Say “hello” to Catherine Ryan Howard’s best book yet! Yes, I said it!

Instagram influencer Natalie seems to have it all. Fab house, handsome husband, easy and cushy “job”. But behind the pretty filtered pictures, things are not what they seem. Natalie is on a mission, which leads her to the tiny isolated village of Shanamore. Will she find what she is looking for?

A creepy manager with Norman Bates vibes watches a murder caught on camera. Who is the victim? Who is the killer? Why is there a camera in the room to begin with and how did the killer know it was there? Creepy to the nth degree!

The way the plot is set out in this book is just sheer genius. Even though the rewind/foreward/play/pause chapters tied my brain into knots at the beginning, I can honestly say I’ve never been this ecstatic about being confused before and I loved every minute of trying to figure out how the whole thing fit together. It is just such an original take on a past and present storyline and what is basically a whodunnit murder mystery.

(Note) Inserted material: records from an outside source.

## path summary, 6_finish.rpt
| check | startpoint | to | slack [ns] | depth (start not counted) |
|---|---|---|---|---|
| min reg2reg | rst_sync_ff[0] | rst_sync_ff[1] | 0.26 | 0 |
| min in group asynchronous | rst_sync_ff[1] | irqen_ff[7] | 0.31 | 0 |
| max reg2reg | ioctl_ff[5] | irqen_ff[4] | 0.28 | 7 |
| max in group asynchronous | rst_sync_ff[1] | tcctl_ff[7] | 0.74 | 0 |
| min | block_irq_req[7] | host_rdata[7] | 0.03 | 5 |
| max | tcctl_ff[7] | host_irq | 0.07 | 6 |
`config.mk`:
```
export PLATFORM = sky130hd
export DESIGN_NAME = hks_housekeeping_adc_scheduler
export DESIGN_NICKNAME = d
export VERILOG_FILES = /design/src/logic/hks_pkg.sv /design/src/logic/hks_housekeeping_adc_scheduler.sv
export VERILOG_INCLUDE_DIRS = /design/src /design/src/logic
export SDC_FILE = /design/constraint.sdc
export NUM_CORES = 1
export LEC_CHECK = 0
export ABC_CLOCK_PERIOD_IN_PS = 4100
export BUFFER_PORTS_ARGS = -buffer_cell sky130_fd_sc_hd__buf_4
export CAP_MARGIN = 20
export CORE_MARGIN = 10
export CORE_UTILIZATION = 55
export CTS_BUF_LIST = sky130_fd_sc_hd__clkbuf_4 sky130_fd_sc_hd__clkbuf_8
export CTS_CLUSTER_SIZE = 25
export DETAILED_ROUTE_END_ITERATION = 6
export HOLD_SLACK_MARGIN = 0.15
export PLACE_DENSITY = 0.86
export SYNTH_ARGS = -nofsm -noshare
export SYNTH_HDL_FRONTEND = slang
export SYNTH_SLANG_ARGS = --single-unit
export TNS_END_PERCENT = 10
```
`constraint.sdc`:
```
create_clock -name core_clk_in -period 4.1 [get_ports core_clk_in]
set_clock_uncertainty 0.05 [all_clocks]
set_input_delay 0.205 -clock core_clk_in [delete_from_list [all_inputs] [get_ports core_clk_in]]
set_output_delay 0.205 -clock core_clk_in [all_outputs]
set_load 0.01 [all_outputs]
```
$ cat src/hw/hvsi_pin_filter.sv
// Purpose: Two-stage synchroniser plus stability filter for a pin level
// Assumes: Pin is asynchronous to clk_i
// Notes:   Output changes only after the input held steady FILT_CYC cycles

`timescale 1ns/1ps
`default_nettype none

module hvsi_pin_filter #(
    parameter int unsigned FILT_CYC = 320
) (
    input  wire logic clk_i,    // Clock
    input  wire logic rst_i,    // Sync reset
    input  wire logic pin_i,    // Raw pin level
    input  wire logic enable_i, // Filter running
    output logic      level_o   // Filtered level
);
    localparam int unsigned CW = $clog2(FILT_CYC + 1);

    logic          meta_q;
    logic          sync_q;
    logic [CW-1:0] cnt_q;

    always_ff @(posedge clk_i) begin
        if (rst_i) begin
            meta_q <= 1'b0;
            sync_q <= 1'b0;
        end else begin
            meta_q <= pin_i;
            sync_q <= meta_q;
        end
    end

    // Count stable cycles of a differing level
    always_ff @(posedge clk_i) begin
        if (rst_i || !enable_i || sync_q == level_o) begin
            cnt_q <= '0;
        end else begin
            cnt_q <= cnt_q + CW'(1);
        end
    end

    always_ff @(posedge clk_i) begin
        if (rst_i) begin
            level_o <= 1'b0;
        end else if (enable_i && sync_q != level_o && cnt_q == CW'(FILT_CYC - 1)) begin
            level_o <= sync_q;
        end
    end

endmodule

`default_nettype wire

$ cat src/hw/hvsi_sticky.sv
// Purpose: Sticky status bits with read-clear
// Assumes: Set and clear come from the same clock
// Notes:   A set in the clearing cycle wins

`timescale 1ns/1ps
`default_nettype none

module hvsi_sticky #(
    parameter int unsigned W = 2
) (
    input  wire logic         clk_i, // Clock
    input  wire logic         rst_i, // Sync reset
    input  wire logic [W-1:0] set_i, // Event pulses
    input  wire logic         clr_i, // Read clear
    output logic      [W-1:0] q_o    // Sticky bits
);
    always_ff @(posedge clk_i) begin
        if (rst_i) begin
            q_o <= '0;
        end else begin
            q_o <= (clr_i ? '0 : q_o) | set_i;
        end
    end

endmodule

`default_nettype wire

$ cat src/hw/hvsi_interlock.sv
// Purpose: Interlock that turns the wake and fail/GPIO pins into a sense route
// Assumes: Single 20 MHz clock, plain register port, pins asynchronous
// Notes:   Refused sense enables, fail-test requests and non-PIN_OFF pin writes in sense mode, and restart entries raise the command-failure flag

`timescale 1ns/1ps
`default_nettype none

module hvsi_interlock
    import hvsi_pkg::*;
#(
    parameter int unsigned FILT_CYC = WAKE_FILT_CYC
) (
    input  wire logic       clk_i,             // Clock, 20 MHz
    input  wire logic       rst_i,             // Sync reset, active high
    input  wire logic [3:0] addr_i,            // Register index
    input  wire logic [7:0] wdata_i,           // Write data
    input  wire logic       wr_i,              // Write strobe
    input  wire logic       rd_i,              // Read strobe
    output logic      [7:0] rdata_o,           // Read data, next cycle
    input  wire logic       hv_wake_pin_i,     // Wake comparator level
    input  wire logic       gpio_pin_i,        // Fail/GPIO pin level
    input  wire logic       failure_i,         // Device failure level
    input  wire logic       other_wake_i,      // Another wake source armed
    output logic            sense_route_o,     // Wake voltage routed to pin
    output logic            fail_out_drive_o,  // Fail output pulls pin low
    output logic            gpio_func_en_o,    // GPIO switch function allowed
    output logic      [2:0] gpio_func_o,       // Active GPIO configuration
    output logic            wake_pull_up_o,    // Wake pull-up enabled
    output logic            wake_pull_down_o,  // Wake pull-down enabled
    output logic            hv_wake_o,         // Internal wake signal
    output logic            sleep_enter_o,     // Sleep entry pulse
    output logic            restart_enter_o,   // Restart entry pulse
    output logic            irq_o              // Interrupt level
);

    // ------------------------------------------------------------------
    // Configuration registers
    // ------------------------------------------------------------------
    logic                sense_en_q;
    logic                fo_test_q;
    hvsi_pin_cfg_t       pin_cfg_q;
    hvsi_pull_t          pull_cfg_q;
    logic [IRQ_W-1:0]    irq_mask_q;

    logic wr_ctrl;
    logic wr_pin;
    logic wr_pull;
    logic wr_mask;
    logic wr_mode;
    logic req_sense;
    logic req_fotest;
    logic sense_refused;
    logic fotest_refused;
    logic pin_refused;
    logic cmd_fail;

    assign wr_ctrl    = wr_i && addr_i == REG_CTRL;
    assign wr_pin     = wr_i && addr_i == REG_PIN_CFG;
    assign wr_pull    = wr_i && addr_i == REG_PULL_CFG;
    assign wr_mask    = wr_i && addr_i == REG_IRQ_MASK;
    assign wr_mode    = wr_i && addr_i == REG_MODE_CMD;
    assign req_sense  = wdata_i[CTRL_SENSE_BIT];
    assign req_fotest = wdata_i[CTRL_FOTEST_BIT];

    // Setting sense mode with the pin still a fail output
    assign sense_refused  = wr_ctrl && req_sense && !sense_en_q
                            && pin_cfg_q == PIN_FAIL_OUT;
    // Fail output test is unavailable in sense mode
    assign fotest_refused = wr_ctrl && req_fotest && sense_en_q;
    // Pin configuration frozen in sense mode
    assign pin_refused    = wr_pin && sense_en_q;

    always_ff @(posedge clk_i) begin
        if (rst_i) begin
            sense_en_q <= 1'b0;
        end else if (wr_ctrl && !sense_refused) begin
            sense_en_q <= req_sense;
        end
    end

    always_ff @(posedge clk_i) begin
        if (rst_i) begin
            fo_test_q <= 1'b0;
        end else if (wr_ctrl) begin
            fo_test_q <= req_fotest && !sense_en_q && !(req_sense && !sense_refused);
        end
    end

    always_ff @(posedge clk_i) begin
        if (rst_i) begin
            pin_cfg_q <= hvsi_pin_cfg_t'(PIN_CFG_RST);
        end else if (wr_pin && !pin_refused) begin
            pin_cfg_q <= hvsi_pin_cfg_t'(wdata_i[2:0]);
        end
    end

    // Pull setting always stored, applied only outside sense mode
    always_ff @(posedge clk_i) begin
        if (rst_i) begin
            pull_cfg_q <= hvsi_pull_t'(PULL_CFG_RST);
        end else if (wr_pull) begin
            pull_cfg_q <= hvsi_pull_t'(wdata_i[1:0]);
        end
    end

    always_ff @(posedge clk_i) begin
        if (rst_i) begin
            irq_mask_q <= IRQ_MASK_RST;
        end else if (wr_mask) begin
            irq_mask_q <= wdata_i[IRQ_W-1:0];
        end
    end

    // Refused sense enable, fail-test or non-PIN_OFF pin write in sense mode, or a restart entry
    assign cmd_fail = sense_refused || fotest_refused
                      || (pin_refused && wdata_i[2:0] != PIN_OFF)
                      || restart_enter_o;

    // ------------------------------------------------------------------
    // Pin routing and gating
    // ------------------------------------------------------------------
    logic hv_level;
    logic gpio_level;
    logic gpio_is_wake;

    assign gpio_is_wake = pin_cfg_q == PIN_WAKE_IN && !sense_en_q;

    hvsi_pin_filter #(
        .FILT_CYC (FILT_CYC)
    ) u_hv_filt (
        .clk_i    (clk_i),
        .rst_i    (rst_i),
        .pin_i    (hv_wake_pin_i),
        .enable_i (!sense_en_q),
        .level_o  (hv_level)
    );

    hvsi_pin_filter #(
        .FILT_CYC (FILT_CYC)
    ) u_gpio_filt (
        .clk_i    (clk_i),
        .rst_i    (rst_i),
        .pin_i    (gpio_pin_i),
        .enable_i (gpio_is_wake),
        .level_o  (gpio_level)
    );

    always_ff @(posedge clk_i) begin
        if (rst_i) begin
            sense_route_o <= 1'b0;
        end else begin
            sense_route_o <= sense_en_q;
        end
    end

    always_ff @(posedge clk_i) begin
        if (rst_i) begin
            fail_out_drive_o <= 1'b0;
        end else begin
            fail_out_drive_o <= !sense_en_q && pin_cfg_q == PIN_FAIL_OUT
                                && (failure_i || fo_test_q);
        end
    end

    always_ff @(posedge clk_i) begin
        if (rst_i) begin
            gpio_func_en_o <= 1'b0;
            gpio_func_o    <= PIN_CFG_RST;
        end else begin
            gpio_func_en_o <= !sense_en_q && pin_cfg_q != PIN_FAIL_OUT
                              && pin_cfg_q != PIN_OFF;
            gpio_func_o    <= sense_en_q ? PIN_OFF : pin_cfg_q;
        end
    end

    always_ff @(posedge clk_i) begin
        if (rst_i) begin
            wake_pull_up_o   <= 1'b0;
            wake_pull_down_o <= 1'b0;
        end else begin
            wake_pull_up_o   <= !sense_en_q && pull_cfg_q == PULL_UP;
            wake_pull_down_o <= !sense_en_q && pull_cfg_q == PULL_DOWN;
        end
    end

    always_ff @(posedge clk_i) begin
        if (rst_i) begin
            hv_wake_o <= 1'b0;
        end else begin
            hv_wake_o <= hv_level && !sense_en_q;
        end
    end

    // ------------------------------------------------------------------
    // Wake level and event status
    // ------------------------------------------------------------------
    logic       hv_prev_q;
    logic       gpio_prev_q;
    logic [1:0] wake_lvl_q;
    logic [1:0] wake_evt;
    logic [1:0] wake_evt_q;

    always_ff @(posedge clk_i) begin
        if (rst_i) begin
            hv_prev_q   <= 1'b0;
            gpio_prev_q <= 1'b0;
        end else begin
            hv_prev_q   <= hv_level;
            gpio_prev_q <= gpio_level;
        end
    end

    assign wake_evt[0] = !sense_en_q && hv_level != hv_prev_q;
    assign wake_evt[1] = gpio_is_wake && gpio_level != gpio_prev_q;

    always_ff @(posedge clk_i) begin
        if (rst_i) begin
            wake_lvl_q <= 2'h0;
        end else if (!sense_en_q) begin
            wake_lvl_q <= {gpio_level, hv_level};
        end
    end

    hvsi_sticky #(
        .W (2)
    ) u_wake_evt (
        .clk_i (clk_i),
        .rst_i (rst_i),
        .set_i (wake_evt),
        .clr_i (rd_i && addr_i == REG_WAKE_EVT),
        .q_o   (wake_evt_q)
    );

    // ------------------------------------------------------------------
    // Command failure flag
    // ------------------------------------------------------------------
    logic [0:0] fail_q;

    hvsi_sticky #(
        .W (1)
    ) u_fail (
        .clk_i (clk_i),
        .rst_i (rst_i),
        .set_i (cmd_fail),
        .clr_i (rd_i && addr_i == REG_FAIL_STAT),
        .q_o   (fail_q)
    );

    // ------------------------------------------------------------------
    // Sleep request handling
    // ------------------------------------------------------------------
    logic sleep_req;
    logic sleep_bad;

    assign sleep_req = wr_mode && wdata_i[MODE_SLEEP_BIT];
    // Wake pin gated in sense mode, GPIO wake alone cannot wake
    assign sleep_bad = pin_cfg_q == PIN_WAKE_IN && sense_en_q && !other_wake_i;

    always_ff @(posedge clk_i) begin
        if (rst_i) begin
            sleep_enter_o   <= 1'b0;
            restart_enter_o <= 1'b0;
        end else begin
            sleep_enter_o   <= sleep_req && !sleep_bad;
            restart_enter_o <= sleep_req && sleep_bad;
        end
    end

    // ------------------------------------------------------------------
    // Interrupt status
    // ------------------------------------------------------------------
    logic [IRQ_W-1:0] irq_set;
    logic [IRQ_W-1:0] irq_stat_q;

    assign irq_set = {restart_enter_o, cmd_fail, wake_evt[1], wake_evt[0]};

    hvsi_sticky #(
        .W (IRQ_W)
    ) u_irq (
        .clk_i (clk_i),
        .rst_i (rst_i),
        .set_i (irq_set),
        .clr_i (rd_i && addr_i == REG_IRQ_STAT),
        .q_o   (irq_stat_q)
    );

    assign irq_o = |(irq_stat_q & irq_mask_q);

    // ------------------------------------------------------------------
    // Read port
    // ------------------------------------------------------------------
    logic [7:0] rd_mux;

    always_comb begin
        rd_mux = 8'h00;
        unique case (addr_i)
            REG_CTRL:      rd_mux = {6'h00, fo_test_q, sense_en_q};
            REG_PIN_CFG:   rd_mux = {5'h00, pin_cfg_q};
            REG_PULL_CFG:  rd_mux = {6'h00, pull_cfg_q};
            REG_WAKE_EVT:  rd_mux = {6'h00, wake_evt_q};
            REG_WAKE_LVL:  rd_mux = {6'h00, wake_lvl_q};
            REG_FAIL_STAT: rd_mux = {7'h00, fail_q};
            REG_IRQ_STAT:  rd_mux = {4'h0, irq_stat_q};
            REG_IRQ_MASK:  rd_mux = {4'h0, irq_mask_q};
            default:       rd_mux = 8'h00;
        endcase
    end

    always_ff @(posedge clk_i) begin
        if (rst_i) begin
            rdata_o <= 8'h00;
        end else if (rd_i) begin
            rdata_o <= rd_mux;
        end else begin
            rdata_o <= 8'h00;
        end
    end

endmodule

`default_nettype wire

Despite the fact I had quite a few things figured out early on, that didn’t matter at all because Rewind remains compelling and totally creepy throughout. I am never staying at a hotel, B&B, whatever again! Brilliantly paced with intriguing characters and a mystery to solve, this is one of those books I found impossible to put down.

I’ve thoroughly enjoyed Catherine Ryan Howard’s previous books but with this one, she knocked it right out of the park. Gripping and tense, I absolutely devoured Rewind and if you’re a crime fiction fan who’s looking for that little something different, ta-da! Here it is! I so can’t wait to see what’s next from Catherine Ryan Howard.

My thanks to Kirsty Doole at Atlantic for my review copy!

Rewind is available to buy!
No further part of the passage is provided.